Studding the healthiest and largest stalk (a tightly furled rosebud nods at the end of it) are six thorns. One of the girl's captors strips off a blue latex glove, and touches one particular thorn with the thing at the end of his arm.
That ain't a hand.
For all three of them--even the drug-dazed girl--there is a sensation of size; of a rapid and uncontrolled expansion of the self. Like an explosion. It's intoxicating and now--
Let there be light
--now they are in a greenhouse: full of multicolored rosebushes, spiraling out in twirling paths from a distant center, dense with foliage, redolent with scent. An entire universe little bigger than a building, one of the shortcut worlds that let you step from here to there and then flip back to find yourself a long way from where you started. They'll owe a favor for using it, but they're in a hurry. There isn't a drug her system won't break down eventually, and they have plans for River Tam. Make no doubt of that.

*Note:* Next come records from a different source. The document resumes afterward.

$ cat config.mk
export PLATFORM = sky130hd
export DESIGN_NAME = regfile_wb_arbiter
export DESIGN_NICKNAME = d
export VERILOG_FILES = /design/src/rtl/thoth_pkg.sv /design/src/rtl/wb_hold_slot.sv /design/src/rtl/regfile_wb_arbiter.sv
export SDC_FILE = /design/constraint.sdc
export NUM_CORES = 1
export LEC_CHECK = 0
export BUFFER_PORTS_ARGS = -buffer_cell sky130_fd_sc_hd__buf_4
export CORE_UTILIZATION = 45
export DETAILED_ROUTE_END_ITERATION = 16
export PLACE_DENSITY = 0.71
export SYNTH_ARGS = -nofsm -noshare
export SYNTH_HDL_FRONTEND = slang
export SYNTH_SLANG_ARGS = --single-unit
$ cat constraint.sdc
create_clock -name clk_i -period 2.2 [get_ports clk_i]
set_input_delay 0.22 -clock clk_i [delete_from_list [all_inputs] [get_ports clk_i]]
set_output_delay 0.22 -clock clk_i [all_outputs]
set_load 0.005 [all_outputs]
$ cat src/rtl/thoth_pkg.sv
// Shared write-back widths and the request payload used by the execute and load stages.
package thoth_pkg;

   localparam int unsigned XLEN      = 32;
   localparam int unsigned REG_IDX_W = 5;
   localparam int unsigned NREGS     = 2 ** REG_IDX_W;

   typedef struct packed {
      logic [REG_IDX_W-1:0] idx;
      logic [XLEN-1:0]      data;
   } wb_req_t;

endpackage : thoth_pkg

$ cat src/rtl/wb_hold_slot.sv
// One-entry holding register for a write-back requester, with ready logic and x0 filter.
module wb_hold_slot #(
   parameter int unsigned XLEN      = thoth_pkg::XLEN,
   parameter int unsigned REG_IDX_W = thoth_pkg::REG_IDX_W
) (
   input  logic                 clk_i,
   input  logic                 reset_ni,
   input  logic                 valid_i,
   input  logic [REG_IDX_W-1:0] idx_i,
   input  logic [XLEN-1:0]      data_i,
   input  logic                 grant_i,
   output logic                 ready_c,
   output logic                 fill_c,
   output logic                 full_o,
   output logic [REG_IDX_W-1:0] idx_o,
   output logic [XLEN-1:0]      data_o
);

   logic                 full_q;
   logic [REG_IDX_W-1:0] idx_q;
   logic [XLEN-1:0]      data_q;

   // Writes to x0 are accepted but never occupy the entry.
   always_comb begin
      ready_c = !full_q || grant_i;
      fill_c  = valid_i && ready_c && (idx_i != '0);
   end

   always_ff @(posedge clk_i or negedge reset_ni) begin
      if (!reset_ni) begin
         full_q <= 1'b0;
         idx_q  <= '0;
         data_q <= '0;
      end else if (fill_c) begin
         full_q <= 1'b1;
         idx_q  <= idx_i;
         data_q <= data_i;
      end else if (grant_i) begin
         full_q <= 1'b0;
      end
   end

   assign full_o = full_q;
   assign idx_o  = idx_q;
   assign data_o = data_q;

endmodule : wb_hold_slot

$ cat src/rtl/regfile_wb_arbiter.sv
// Oldest-first arbiter between execute and load write-backs onto the single regfile write port.
module regfile_wb_arbiter #(
   parameter int unsigned XLEN      = thoth_pkg::XLEN,
   parameter int unsigned REG_IDX_W = thoth_pkg::REG_IDX_W,
   localparam int unsigned NREGS    = 2 ** REG_IDX_W
) (
   input  logic                 clk_i,
   input  logic                 reset_ni,
   input  logic                 ex_valid_i,
   output logic                 ex_ready_o,
   input  logic [REG_IDX_W-1:0] ex_rd_idx_i,
   input  logic [XLEN-1:0]      ex_rd_data_i,
   input  logic                 ld_valid_i,
   output logic                 ld_ready_o,
   input  logic [REG_IDX_W-1:0] ld_rd_idx_i,
   input  logic [XLEN-1:0]      ld_rd_data_i,
   output logic                 rf_wen_o,
   output logic [REG_IDX_W-1:0] rf_rd_idx_o,
   output logic [XLEN-1:0]      rf_rd_data_o,
   output logic [NREGS-1:0]     pend_mask_o
);

   logic                 ex_full, ld_full;
   logic                 ex_fill_c, ld_fill_c;
   logic                 ex_grant_c, ld_grant_c;
   logic [REG_IDX_W-1:0] ex_idx, ld_idx;
   logic [XLEN-1:0]      ex_data, ld_data;
   logic                 age_q;
   logic                 wen_q;
   logic [REG_IDX_W-1:0] out_idx_q;
   logic [XLEN-1:0]      out_data_q;
   logic [NREGS-1:0]     pend_mask_c;

   wb_hold_slot #(
      .XLEN      (XLEN),
      .REG_IDX_W (REG_IDX_W)
   ) u_ex_slot (
      .clk_i    (clk_i),
      .reset_ni (reset_ni),
      .valid_i  (ex_valid_i),
      .idx_i    (ex_rd_idx_i),
      .data_i   (ex_rd_data_i),
      .grant_i  (ex_grant_c),
      .ready_c  (ex_ready_o),
      .fill_c   (ex_fill_c),
      .full_o   (ex_full),
      .idx_o    (ex_idx),
      .data_o   (ex_data)
   );

   wb_hold_slot #(
      .XLEN      (XLEN),
      .REG_IDX_W (REG_IDX_W)
   ) u_ld_slot (
      .clk_i    (clk_i),
      .reset_ni (reset_ni),
      .valid_i  (ld_valid_i),
      .idx_i    (ld_rd_idx_i),
      .data_i   (ld_rd_data_i),
      .grant_i  (ld_grant_c),
      .ready_c  (ld_ready_o),
      .fill_c   (ld_fill_c),
      .full_o   (ld_full),
      .idx_o    (ld_idx),
      .data_o   (ld_data)
   );

   // age_q set means the held ex entry predates the held ld entry.
   always_comb begin
      ex_grant_c = ex_full && (!ld_full || age_q);
      ld_grant_c = ld_full && (!ex_full || !age_q);
   end

   // A fresh entry is younger than anything still held; same-edge fills leave ld older.
   always_ff @(posedge clk_i or negedge reset_ni) begin
      if (!reset_ni) begin
         age_q <= 1'b0;
      end else if (ex_fill_c) begin
         age_q <= 1'b0;
      end else if (ld_fill_c) begin
         age_q <= ex_full && !ex_grant_c;
      end
   end

   // Output register feeding the regfile write port; index/data hold when idle.
   always_ff @(posedge clk_i or negedge reset_ni) begin
      if (!reset_ni) begin
         wen_q      <= 1'b0;
         out_idx_q  <= '0;
         out_data_q <= '0;
      end else if (ld_grant_c) begin
         wen_q      <= 1'b1;
         out_idx_q  <= ld_idx;
         out_data_q <= ld_data;
      end else if (ex_grant_c) begin
         wen_q      <= 1'b1;
         out_idx_q  <= ex_idx;
         out_data_q <= ex_data;
      end else begin
         wen_q      <= 1'b0;
      end
   end

   always_comb begin
      pend_mask_c = '0;
      if (ex_full) pend_mask_c = pend_mask_c | (NREGS'(1) << ex_idx);
      if (ld_full) pend_mask_c = pend_mask_c | (NREGS'(1) << ld_idx);
      if (wen_q)   pend_mask_c = pend_mask_c | (NREGS'(1) << out_idx_q);
      pend_mask_c[0] = 1'b0;
   end

   assign rf_wen_o     = wen_q;
   assign rf_rd_idx_o  = out_idx_q;
   assign rf_rd_data_o = out_data_q;
   assign pend_mask_o  = pend_mask_c;

endmodule : regfile_wb_arbiter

A storm lashes at the glass; the wind howls around the corners. The moon peeks through a ragged veil of cloud and (GLINTS off a pair of glasses) casts a dead yellow light over everything.
The roses sing, every one of them -- red, yellow, lavendar and dusty pink and cream-white. The same song, and yet some are beautiful, and some are buzzing, hissing, wrong. Counterpoint without melody. And it is spreading. Sickness creeps from plant to plant like a dry white mold, working its cancerous way inwards towards some central point.
Ours. Ourssssss.
Whatever that central point is, the three figures now hurrying along a path are moving away from it. The things that pretend to be men don't like to look in that direction. The girl looks everywhere, but seems to see nothing; she stumbles, too-blank eyes fluttering half-shut, and is steered along by blue-gloved hands. They flee along twisting gravel paths, stepping on weeds and poking blades of grass that crackle and squeak underfoot. Everywhere, softer than the songs, there is a vague and stealthy rustling, as if all the plants were moving, very slowly. Or talking.
A girrrl? Our girl? Niiice girrrl. Ourrr girrrl.
It doesn't take long to find the bush they want; the two were just here a few days ago. Sickly-sweet perfume is heavy around them. Blue gloves hold tight to the girl's thin arms, and the same one as before runs an appendage -- call it a finger, why not? -- delicately along the saw-toothed edge of one particular leaf.
And there is the oppressive sense of weight, of dwindling away. For a moment they are tiny figures in a garden of infinite size, dwarfed by the roses and then the pebbles and then the very atoms and then--
--then there are three figures on the colony world Verney, in front of a rosebush with yellow-orange blossoms, fifty miles from the nearest settlement.
The girl who is not River Tam stares after the rose with dazed eyes, but the two things masked as men pull her away, with the absent firmness of a man moving a piece of furniture, and lead her to the ship hidden in a nearby copse of trees. It could be the twin of the one they abandoned on Veritas's barren moon.
It takes less than two days to reach the Academy.